LED matrix tile

24 November 2018
The 2nd generation LED matrix display was from the outset a prototype for a circuit that can be tiled, and this article covers the follow-on tile itself. The idea is that the entire PCB is under the envelope of the LED chips, so that they can be tiled horizontally or vertically into a larger display. I had intended to leave LED matrix projects alone until I had written some software to aid the creation of display data, but Seeedstudio had a special offer on, and I could not think of an alternative project in the short time available.

Circuit design choices

The circuit is more or less that of the stripboard-based 2nd generation display redesigned to use fewer components: The set of PNP transistors together with the associated base resisitors have been replaced with a single Darlington array chip, and instead of multiplexing with D-type latches all the LED columns are directly connected to the micro-controller. All the circuitry was required to fit on the underside of the PCB, between the pins for the LED matrix chips, as shown below:

Rendered PCB image

Because the top side is entirely covered by the LED chips, all components on the under-side had to be surface-mount, most notably the external interface pins. For all the chips I opted for SOIC packages, because they are that bit easier to hand-solder compared to SSOP/TSSOP due to the relative ease of avoiding solder bridges. Below are some remarks regarding specific components and design choices.

LED matrix chips

Rather than using LED matrix modules, the LED chips are soldered directly onto the PCB, and unlike the previous circuits row-cathode chips are used instead of column-cathode — see later discussion on stock issues for order numbers. The latter change was done purely to accomodate the Darlington array chip, as descibed in the next section. Although the circuitry could have fitted under two LED chips, the 15 columns of three chips is a better fit to the 16 bits in two bytes.

Darlington array

I had looked for a PNP array chip that could have been a direct replacement of the discrete transistors but could not find a suitable one, so I opted for a Darlington array chip that is in effect an array of NPN transistors. The chip is a Texas Instruments SN75468D (Farnell 9593004) which with only one collector conducting at once can sink 350mA, which at 23mA per column is vastly in excess of what all the other components can sustain.

Main controller

This circuit is my first use of the PIC16F886 microcontroller, which was chosen purely due to the large number of I/O pins it has in a SOIC package. Two whole ports are dedicated to just the columns and the lowest three bits of a third port controls the 74HC238, which avoids the need for mapping within the firmware. While it is not part of PIC12F18xx/PIC16F182x family of PIC microcontrollers I was aiming to consolidate on, the largest chip in that family had fewer I/O pins. However the only special feature this circuit uses is I2C, which is much the same on all PIC microcontrollers.

In-circuit programming

For this circuit I decided to forego having a programming header, due to the space requirement of my usual 6-pin 2.54mm receptacle, and instead use a test clip that attaches to the microcontroller itself when it is mounted on the PCB, as shown below.

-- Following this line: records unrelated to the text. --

What follows belongs to an exercise in optimizing a design on an open flow for small area, a short achievable clock period and few clock cycles per item; a production flow would make more cautious choices.
At most, simulation tests tie the RTL to the original design; equivalence was not proved.
Power is estimated from default activity; no workload was simulated.

==> flow/design.v <==
module rs80_dec (
    input  wire        clk,
    input  wire        rst,           
    input  wire        in_valid,
    output wire        in_ready,
    input  wire [15:0] in_data,
    output wire        out_valid,
    input  wire        out_ready,
    output wire [15:0] out_data,
    output wire        out_last,
    output wire [1:0]  out_status,    
    output wire [6:0]  out_pos        
);
    localparam integer D  = 87;       
    localparam integer DL = 2;        
    localparam [6:0]   DM1 = D - 1;
    localparam [7:0]   DM1W = D - 1;
    localparam [1:0] STATUS_OK  = 2'd0,
                     STATUS_COR = 2'd1,
                     STATUS_UNC = 2'd2;
    function [15:0] gf_mul;
        input [15:0] a;
        input [15:0] b;
        reg   [15:0] p;
        reg   [15:0] x;
        integer      n;
        begin
            p = 16'd0;
            x = a;
            for (n = 0; n < 16; n = n + 1) begin
                if (b[n])
                    p = p ^ x;
                x = {x[14:0], 1'b0} ^ (x[15] ? 16'h100B : 16'h0000);
            end
            gf_mul = p;
        end
    endfunction
    function [15:0] gf_sq;
        input [15:0] a;
        reg   [15:0] p;
        reg   [15:0] x;
        integer      n;
        begin
            p = 16'd0;
            x = 16'h0001;
            for (n = 0; n < 16; n = n + 1) begin
                if (a[n])
                    p = p ^ x;
                x = {x[14:0], 1'b0} ^ (x[15] ? 16'h100B : 16'h0000);
                x = {x[14:0], 1'b0} ^ (x[15] ? 16'h100B : 16'h0000);
            end
            gf_sq = p;
        end
    endfunction
    localparam [15:0] A1 = 16'h0002;
    localparam [15:0] A2 = 16'h0004;
    localparam [15:0] A3 = 16'h0008;
    localparam [15:0] A4 = 16'h0010;
    localparam [15:0] A5 = 16'h0020;
    localparam [15:0] AM16 = 16'h922B;    
    integer i;
    reg  [15:0] d_r;
    reg         v_r;
    reg         in_rdy;
    wire        fire = in_valid & in_rdy;
    assign in_ready = in_rdy;
    always @(posedge clk)
        d_r <= in_data;
    reg  [15:0] drum [0:D-1];
    wire [15:0] tap = drum[D-1-DL];
    always @(posedge clk) begin
        drum[0] <= v_r ? d_r : drum[D-1];
        for (i = 1; i < D; i = i + 1)
            drum[i] <= drum[i-1];
    end
    reg  [6:0]  wd;         
    reg  [6:0]  rdd;        
    reg  [6:0]  cnt;        
    reg  [6:0]  in_cnt;     
    reg  [6:0]  acc_cnt;    
    reg  [6:0]  beat;       
    reg  [2:0]  du_st;      
    reg  [15:0] cur_e;      
    reg  [15:0] o_data;
    reg         o_last;
    reg  [1:0]  o_st;
    reg  [6:0]  o_pos;
    reg         o_v;
    assign out_valid  = o_v;
    assign out_data   = o_data;
    assign out_last   = o_last;
    assign out_status = o_st;
    assign out_pos    = o_pos;
    wire b0 = (beat == 7'd0);
    wire du_done = (du_st == 3'd6);
    wire tap_ok = (rdd == DL) && (cnt != 7'd0) && (!b0 || du_done);
    wire rd = tap_ok && (!o_v || out_ready);
    wire last_beat = (beat == 7'd79);
    reg  [15:0] s0, s1, s2, s3, s4, s5;
    wire        first = (acc_cnt == 7'd0);
    wire [15:0] s0n = first ? d_r : (s0 ^ d_r);
    wire [15:0] s1n = first ? d_r : (gf_mul(s1, A1) ^ d_r);
    wire [15:0] s2n = first ? d_r : (gf_mul(s2, A2) ^ d_r);
    wire [15:0] s3n = first ? d_r : (gf_mul(s3, A3) ^ d_r);
    wire [15:0] s4n = first ? d_r : (gf_mul(s4, A4) ^ d_r);
    wire [15:0] s5n = first ? d_r : (gf_mul(s5, A5) ^ d_r);
    wire        snap = v_r && (acc_cnt == 7'd79);
    always @(posedge clk) begin
        if (v_r) begin
            s0 <= s0n; s1 <= s1n; s2 <= s2n;
            s3 <= s3n; s4 <= s4n; s5 <= s5n;
        end
    end
    reg  [15:0] t0, t1, t2, t3, t4, t5;    
    reg  [15:0] e;                         
    reg  [15:0] g;                         
    reg  [15:0] prod;
    reg         found;
    reg  [6:0]  m;                         
    reg         hk_ok;
    reg         allz;
    reg  [15:0] hit;
    reg  [3:0]  hk;
    integer     j;
    always @(*) begin
        hk = 4'd0;
        for (j = 0; j < 16; j = j + 1) begin
            hit[j] = (g == gf_mul(e, 16'h0001 << j));
            if (hit[j])
                hk = hk | (4'd15 - j[3:0]);
        end
    end
    wire       any_hit = |hit;
    wire [2:0] ka      = 3'd5 - du_st;           
    wire [1:0] res_st  = allz ? STATUS_OK :
                         ((e != 16'd0) && found && hk_ok) ? STATUS_COR : STATUS_UNC;
    wire [6:0] res_pos = (res_st == STATUS_COR) ? m : 7'd0;
    always @(posedge clk) begin
        if (snap) begin
            t0 <= s0n; t1 <= s1n; t2 <= s2n;
            t3 <= s3n; t4 <= s4n; t5 <= s5n;
            e  <= s0n;
            g  <= s1n;
        end else begin
            t0 <= t1; t1 <= t2; t2 <= t3; t3 <= t4; t4 <= t5;
            g  <= gf_mul(g, AM16);
        end
        prod <= gf_mul(t0, t2);
        if (du_st == 3'd1) begin
            allz  <= ~|{t0, t1, t2, t3, t4, t5};
            found <= any_hit;
            m     <= {ka & {3{any_hit}}, hk};
            hk_ok <= 1'b1;
        end else if (du_busy) begin
            found <= found | any_hit;
            m     <= m | {ka & {3{any_hit}}, hk};
            hk_ok <= hk_ok & (prod == gf_sq(t0));
        end
    end
    wire       idle     = (cnt == 7'd0) && !v_r;      
    wire [6:0] cv       = cnt + {6'd0, v_r};
    wire [6:0] cvm      = cv - 7'd1;
    wire [6:0] cnt_n    = rd ? cvm : cv;
    wire [6:0] wd_dec   = (wd  == 7'd0) ? DM1 : (wd  - 7'd1);
    wire [6:0] rdd_dec  = (rdd == 7'd0) ? DM1 : (rdd - 7'd1);
    wire [6:0] wd_adv   = v_r ? wd : wd_dec;
    wire       realign  = idle && !fire;
    wire [6:0] wd_n     = realign ? 7'd1 : wd_adv;
    wire [6:0] rdd_n    = realign ? 7'd1 : (rd ? rdd : rdd_dec);
    wire [6:0] in_cnt_n = fire ? ((in_cnt == 7'd79) ? 7'd0 : in_cnt + 7'd1) : in_cnt;
    wire       du_busy  = (du_st != 3'd0) && (du_st != 3'd6);
    wire [2:0] du_st_n  = snap ? 3'd1 :
                          du_busy ? du_st + 3'd1 :
                          (rd && b0) ? 3'd0 : du_st;
    wire       du_idle0 = !snap && (du_st == 3'd0);
    wire       du_idle1 = !snap && ((du_st == 3'd0) || (du_done && b0));
    wire       du_idle_n = rd ? du_idle1 : du_idle0;
    wire       cv_le2   = (cv <= DM1 - 7'd1);
    wire       cv_le1   = (cv <= DM1);
    wire       rdy1 = (wd_adv == 7'd0) &&
                      (rd ? cv_le1 : cv_le2) &&
                      ((in_cnt != 7'd78) || du_idle_n);
    wire       rdy0 = (idle || (wd_adv == 7'd1)) &&
                      (rd || cv_le1) &&
                      ((in_cnt != 7'd79) || du_idle_n);
    always @(posedge clk) begin
        if (rst) begin
            in_rdy  <= 1'b1;
            v_r     <= 1'b0;
            wd      <= 7'd1;
            rdd     <= 7'd1;
            cnt     <= 7'd0;
            in_cnt  <= 7'd0;
            acc_cnt <= 7'd0;
            beat    <= 7'd0;
            du_st   <= 3'd0;
            o_v     <= 1'b0;
        end else begin
            v_r     <= fire;
            in_rdy  <= fire ? rdy1 : rdy0;
            wd      <= wd_n;
            rdd     <= rdd_n;
            cnt     <= cnt_n;
            in_cnt  <= in_cnt_n;
            if (v_r)
                acc_cnt <= (acc_cnt == 7'd79) ? 7'd0 : acc_cnt + 7'd1;
            du_st   <= du_st_n;
            if (rd) begin
                beat <= last_beat ? 7'd0 : beat + 7'd1;
                o_v  <= 1'b1;
            end else if (out_ready) begin
                o_v  <= 1'b0;
            end
        end
    end
    wire [1:0]  st_use = b0 ? res_st : o_st;
    wire        fixhit = b0 ? (res_st == STATUS_COR && m == 7'd0) : (beat == o_pos);
    wire [15:0] e_use  = b0 ? e : cur_e;
    always @(posedge clk) begin
        if (rd) begin
            o_data <= (st_use == STATUS_UNC) ? 16'd0 : (tap ^ (fixhit ? e_use : 16'd0));
            o_last <= last_beat;
            if (b0) begin
                o_st  <= res_st;
                o_pos <= res_pos;
                cur_e <= e;
            end
        end
    end
endmodule
==> flow/config.mk <==
export PLATFORM = sky130hd
export DESIGN_NAME = rs80_dec
export DESIGN_NICKNAME = rs80_dec
export VERILOG_FILES = /design/flow/design.v
export SDC_FILE = /design/flow/constraint.sdc
export NUM_CORES = 4
export LEC_CHECK = 0
export CAP_MARGIN = 20
export CORE_MARGIN = 2
export CORE_UTILIZATION = 40
export SETUP_SLACK_MARGIN = 2.2
export SLEW_MARGIN = 20
==> flow/constraint.sdc <==
create_clock -name core_clock -period 5.0 [get_ports {clk}]
set_input_delay 1.0000 -clock core_clock [delete_from_list [all_inputs] [get_ports {clk}]]
set_output_delay 1.0000 -clock core_clock [all_outputs]
set_load 0.01 [all_outputs]
run.sh (not shown) runs the stock make flow with config.mk's settings and CLKGATE_MAP_FILE= SYNTH_SCRIPT=/design/flow/synth_recipe.tcl, a recipe that flattens the netlist after the stock synthesis.
The baseline finished clean.
==> next run, changes <==
- SETUP_SLACK_MARGIN: 2.2 -> 2.6
The changed run went through all stages and came out clean; worst setup slack degrades by 0.041 ns; cell area grows by a few percent; wire length increases by a few percent; clock skew grows by 0.018 ns; sequential power hardly moves; first-iteration DRC count is lower by a few percent; final cell count rises slightly; clock-buffer cell count is lower by 15; via count grows by a few percent.
Function was not checked in any run of this note: the RTL went through the layout flow alone.


rs80_dec, a different RTL version from the one above (not shown whole).
Size: about 1800 flip-flops, roughly 53000 um^2 of cells after synthesis.
// rs80_dec
module rs80_dec (
    input  wire        clk,
    input  wire        rst,           
    input  wire        in_valid,
    output wire        in_ready,
    input  wire [15:0] in_data,
    output wire        out_valid,
    input  wire        out_ready,
    output wire [15:0] out_data,
    output wire        out_last,
    output wire [1:0]  out_status,    
    output wire [6:0]  out_pos        
);
    localparam integer D  = 88;       
    localparam integer DL = 2;        
    localparam [6:0]   DM1 = D - 1;
    localparam [7:0]   DM1W = D - 1;
    localparam [1:0] STATUS_OK  = 2'd0,
                     STATUS_COR = 2'd1,
                     STATUS_UNC = 2'd2;
    function [15:0] gf_mul;
        input [15:0] a;
        input [15:0] b;
        reg   [15:0] p;
        reg   [15:0] x;
        integer      n;
        begin
            p = 16'd0;
            x = a;
            for (n = 0; n < 16; n = n + 1) begin
                if (b[n])
                    p = p ^ x;
                x = {x[14:0], 1'b0} ^ (x[15] ? 16'h100B : 16'h0000);
            end
            gf_mul = p;
        end
    endfunction
    function [15:0] gf_sq;
        input [15:0] a;
        reg   [15:0] p;
        reg   [15:0] x;
        integer      n;
        begin
            p = 16'd0;
            x = 16'h0001;
            for (n = 0; n < 16; n = n + 1) begin
  ...
==> flow/config.mk <==
export PLATFORM = sky130hd
export DESIGN_NAME = rs80_dec
export DESIGN_NICKNAME = rs80_dec
export VERILOG_FILES = /design/flow/design.v
export SDC_FILE = /design/flow/constraint.sdc
export NUM_CORES = 4
export LEC_CHECK = 0
export CAP_MARGIN = 20
export CORE_MARGIN = 2
export CORE_UTILIZATION = 70
export CTS_CLUSTER_DIAMETER = 100
export CTS_CLUSTER_SIZE = 24
export SETUP_SLACK_MARGIN = 2.8
export SLEW_MARGIN = 20
==> flow/constraint.sdc <==
create_clock -name core_clock -period 5.0 [get_ports {clk}]
set_input_delay 1.0000 -clock core_clock [delete_from_list [all_inputs] [get_ports {clk}]]
set_output_delay 1.0000 -clock core_clock [all_outputs]
set_load 0.01 [all_outputs]
Testbench counts at the start, summed over its fixed seeds: cycles 16,064, items 192.
Edit:
CORE_UTILIZATION = 40   (was 70)
CTS_CLUSTER_DIAMETER = unset   (was 100)
CTS_CLUSTER_SIZE = unset   (was 24)
SETUP_SLACK_MARGIN = 2.6   (was 2.8)
After rerunning:
- total power is higher by 14%
- core utilization decreases by 35 points
- via count shrinks by 11%
- design area went up by 3.0%
- worst hold slack gains 0.013 ns
- routed wire length goes down by 28%
- cell count climbs by 16%
- worst setup slack is better by 0.56 ns
Edit:
CORE_UTILIZATION = 60   (was 40)
CTS_CLUSTER_DIAMETER = 100   (was unset)
CTS_CLUSTER_SIZE = 30   (was unset)
Result:
- setup slack gets better by 0.035 ns
- register-to-register slack gets better by 0.03 ns
- via count fell slightly
- die area fell by a quarter to a third


== run A ==
rs80_dec, a different RTL version from the one above (not shown whole).
Size: about 1800 flip-flops, ~48 I/O pins, roughly 51000 sq um of cells after synthesis.
==> flow/config.mk <==
export PLATFORM = sky130hd
export DESIGN_NAME = rs80_dec
export DESIGN_NICKNAME = rs80_dec
export VERILOG_FILES = /design/flow/design.v
export SDC_FILE = /design/flow/constraint.sdc
export NUM_CORES = 4
export LEC_CHECK = 0
export CAP_MARGIN = 20
export CORE_MARGIN = 2
export CORE_UTILIZATION = 66
export CTS_CLUSTER_DIAMETER = 100
export CTS_CLUSTER_SIZE = 30
export SETUP_SLACK_MARGIN = 2.8
export SLEW_MARGIN = 20
==> flow/constraint.sdc <==
create_clock -name core_clock -period 5.0 [get_ports {clk}]
set_input_delay 1.0000 -clock core_clock [delete_from_list [all_inputs] [get_ports {clk}]]
set_output_delay 1.0000 -clock core_clock [all_outputs]
set_load 0.01 [all_outputs]
Run A: full flow OK, the timing, DRC and antenna checks passed
--- input diff run A..run B ---
Settings: a change of CTS_CLUSTER_SIZE from 30 to 28; a change of SETUP_SLACK_MARGIN from 2.8 to 2.6.
[summary]
When run B is set beside run A, its count of routing violations after the opening detailed-route iteration turns out to be about 12% smaller.
Net count of the finished layout for run B: 1.6% down relative to run A
Going from run A to run B, the wire length of the first global-routing pass was found to have gone up by 0.48%.
No functional check of the RTL was part of any run of this note.


job 3276:
rs80_dec, a different RTL version from the one above (not shown whole).
Size: ~3800 cells after synthesis, ~48 I/O pins, ~51000 um2 of cells after synthesis.
==> flow/config.mk <==
export PLATFORM = sky130hd
export DESIGN_NAME = rs80_dec
export DESIGN_NICKNAME = rs80_dec
export VERILOG_FILES = /design/flow/design.v
export SDC_FILE = /design/flow/constraint.sdc
export NUM_CORES = 4
export LEC_CHECK = 0
export CAP_MARGIN = 20
export CORE_MARGIN = 2
export CORE_UTILIZATION = 50
export CTS_CLUSTER_DIAMETER = 100
export CTS_CLUSTER_SIZE = 30
export SETUP_SLACK_MARGIN = 2.8
export SLEW_MARGIN = 20
==> flow/constraint.sdc <==
create_clock -name core_clock -period 5.0 [get_ports {clk}]
set_input_delay 1.0000 -clock core_clock [delete_from_list [all_inputs] [get_ports {clk}]]
set_output_delay 1.0000 -clock core_clock [all_outputs]
set_load 0.01 [all_outputs]
No stage failed in job 3276, and the final checks on the layout all came back clean.
Testbench counts of job 3276, summed over its fixed seeds: cycles 16,064, items 192.
Changes in job 202 relative to job 3276:
# job 3276
export LEC_CHECK = 0
export CAP_MARGIN = 20
export CORE_MARGIN = 2
export CORE_UTILIZATION = 50
export CTS_CLUSTER_DIAMETER = 100
export CTS_CLUSTER_SIZE = 30
export SETUP_SLACK_MARGIN = 2.8
export SLEW_MARGIN = 20
create_clock -name core_clock -period 5.0 [get_ports {clk}]
# job 202
export LEC_CHECK = 0
export CAP_MARGIN = 20
export CORE_MARGIN = 2
export CORE_UTILIZATION = 66
export CTS_CLUSTER_DIAMETER = 100
export CTS_CLUSTER_SIZE = 30
export SETUP_SLACK_MARGIN = 2.6
export SLEW_MARGIN = 20
create_clock -name core_clock -period 5.0 [get_ports {clk}]
Findings:
Horizontal die dimension is lower on job 202. Half-perimeter wire length of the detailed placement result grows by a few percent when moving from job 3276 to job 202. Reported for job 202 and job 3276, number of cells traversed by the worst register-to-register path turned out identical to the last digit. In the tables for job 202 and job 3276, overall die height reads lower with job 202. [compare] base=job 3276 new=job 202: clock period minus worst slack went up; worst hold slack fell by 6.3 ps. The higher met3 usage of job 202 and job 3276 is in job 202. Setup slack in job 202 is smaller than in job 3276. The number of setup buffers added after CTS reported for job 202 is smaller than that of job 3276 by 28.
The following lists how job 9131 was set up differently from job 202:
# job 202
export LEC_CHECK = 0
export CAP_MARGIN = 20
export CORE_MARGIN = 2
export CORE_UTILIZATION = 66
export CTS_CLUSTER_DIAMETER = 100
export CTS_CLUSTER_SIZE = 30
export SETUP_SLACK_MARGIN = 2.6
export SLEW_MARGIN = 20
create_clock -name core_clock -period 5.0 [get_ports {clk}]
# job 9131
export LEC_CHECK = 0
export CAP_MARGIN = 20
export CORE_MARGIN = 2
export CORE_UTILIZATION = 60
export CTS_CLUSTER_DIAMETER = 100
export CTS_CLUSTER_SIZE = 30
export SETUP_SLACK_MARGIN = 2.6
export SLEW_MARGIN = 20
create_clock -name core_clock -period 5.0 [get_ports {clk}]
--- outcome ---
Via count: job 9131 better than job 202. [compare] base=job 202 new=job 9131: wire length after detailed routing has decreased, tightest slew margin relative to the limit has decreased, routed length on met1 has decreased, clock buffer count in the final layout has increased. Between job 202 and job 9131, the flow reports routed length on met3 decreasing by more than 10%. Comparing job 9131 and job 202, the lower share of the core filled with cells was measured on job 9131. Number of filler cells placed in the layout ends up lower on job 202. Design area, job 9131 vs job 202: up slightly. Per the comparison of job 9131 with job 202, met1 track demand over resource decreased 5.3 points, setup slack of the critical path after layout went down by 13 ps.

afterwards: timing with drivers on the ports:
How much do the figures lean on ideal ports? The routed layouts below were timed once more, with nothing changed but the port constraints. Step 1, drivers: a clkbuf_16 drives clk and a buf_2 each remaining input, both assumed. Step 2 also shifts input and output timing later by t, the mid clock arrival at the registers, as if the neighbouring blocks saw the same clock. Slacks: ideal ports / drivers / drivers and shift; pairs: ideal ports / drivers.
run	t, ns	setup WS [ns]	worst setup path at the end	clock arrival spread, ns	cell pins on the clock port's net
the first run of note 1	0.827	1.807 / 1.807 / 1.807	register to register	0.026 / 0.027	1
the second run of note 1	0.831	1.766 / 1.766 / 1.766	register to register	0.043 / 0.043	1
the first run of note 2	0.752	1.837 / 1.837 / 1.837	register to register	0.061 / 0.062	1
the second run of note 2	0.827	2.402 / 2.401 / 1.944	input to register	0.046 / 0.047	1
the third run of note 2	0.724	2.437 / 2.437 / 1.917	input to register	0.038 / 0.038	1
run A	0.744	2.381 / 2.381 / 2.204	input to register	0.047 / 0.047	1
run B	0.734	2.413 / 2.413 / 2.156	input to register	0.044 / 0.043	1
job 3276	0.726	2.531 / 2.531 / 2.174	input to register	0.048 / 0.048	1
job 202	0.743	2.506 / 2.506 / 2.002	input to register	0.034 / 0.034	1
job 9131	0.726	2.494 / 2.494 / 2.034	input to register	0.054 / 0.054	1
After both steps every run listed still meets setup and hold. For the third run of note 2, which loses most, drivers alone change the setup slack by 0.000 ns; drivers and shift together by -0.520 ns.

However a 20-pin clip is needed to make contact with all the programming and power pins, and the largest test clip I was able to source at reasonable cost was only 16 pins. Since the two Ground pins are connected together on the PCB the only unconnected pin is Vcc, and for this one pins I decided easiest thing to do was to connect a fly-lead to the Vcc pin of the external interface, as shown below:

Flashing clip

I had thought of other solutions such as using two smaller test clips, and using a 4-wire IDC cable (e.g. Samtec IDSS-04-D-05.00 — Farnell 2598236) rather than a crocodile fly-lead, but in the end I decided to use what I had at hand that was suitable for the task. The smaller test clips were intended for narrower SOIC chips, and I felt that the Samtek lead was a bit on the pricey side. Anyway I soldered up a some perfboard to act as an adapter for the connection with PicKit, after doing a quick test with a make-shift adapter wired up on solderless breadboard, and the former is shown below.

Adapter board

Doing away with an explicit programming interface was really out of necessity with the PCB, due to lack of space and the clearance required for an external connector, but it was nevertheless the first time I used the approach of a clip to go over the chip itself. I like SOIC chips as they are smaller than DIP, which don't have any real advantage on PCBs when being soldered directly rather than via a socket, but are easier to solder than SSOP/TSSOP due to having a lot less tendency to get solder bridges. Using the chip itself as the flash connector is convenient in these circumstances.

LED current rating

Each I/O pin on the PIC16F886 can source 25mA, although the real limitation is the maximum 95mA that the chip can draw through its power pins, which works out at a bit above 6mA per column. When doing brightness tests with the previous display circuit I thought 500Ω would give acceptable brightness and would draw a touch below 6mA, although I ultimately went for 510Ω resistors because 500Ω 0805 (2012 metric) ones were several euro each whereas the former were €4 for 1000. I did not intend to do power measurements with this circuit, but for reasons unrelated to LED brightness I ended up taking readings anyway, and these are shown below — inside and outside refer whether the measurements were taken “inside” the circuit between the voltage regulator and the PCB, or on the external side of regulator. Prototype refers to the previous second-generation circuit and this value is “outside”.

Remark Dots lit (mA)
5 One row All rows
Prototype 12.66
PCB outside 12.41 33.33 54.5
PCB inside 8.95 28.6 48.83

These measurements were made with a 12volt mains-supplied DC power supply connected to the voltage regulators, so lack of power is not an issue. The fuse in my multimeter blew so I did not get all the readings for the second-generation board, but of the reading I did get I can conclude its power consumption is not significantly different, with the higher LED protective resistances being offset by lower LED matrix chip voltage drops. The ~49mA draw from having all LEDs lit comes out at 3.3mA per dot/column, which is about half what I expected.

Power supply resilience

One thing I noticed with this circuit compared to the second-generation circuit was resilience to marginal power supply. The second-generation circuit still operated as expected when the voltage across the power supply regulator was only 4.5volts, whereas using the same 9-volt power cell was unable to power the LED tile PCB enough for proper operation. This observation is why I performed current-draw measurements above, in part because I had not realised how depleted the power cell I used was, but these measurements indicated that with an unstrained power supply actual power consumption was about the same with both circuits.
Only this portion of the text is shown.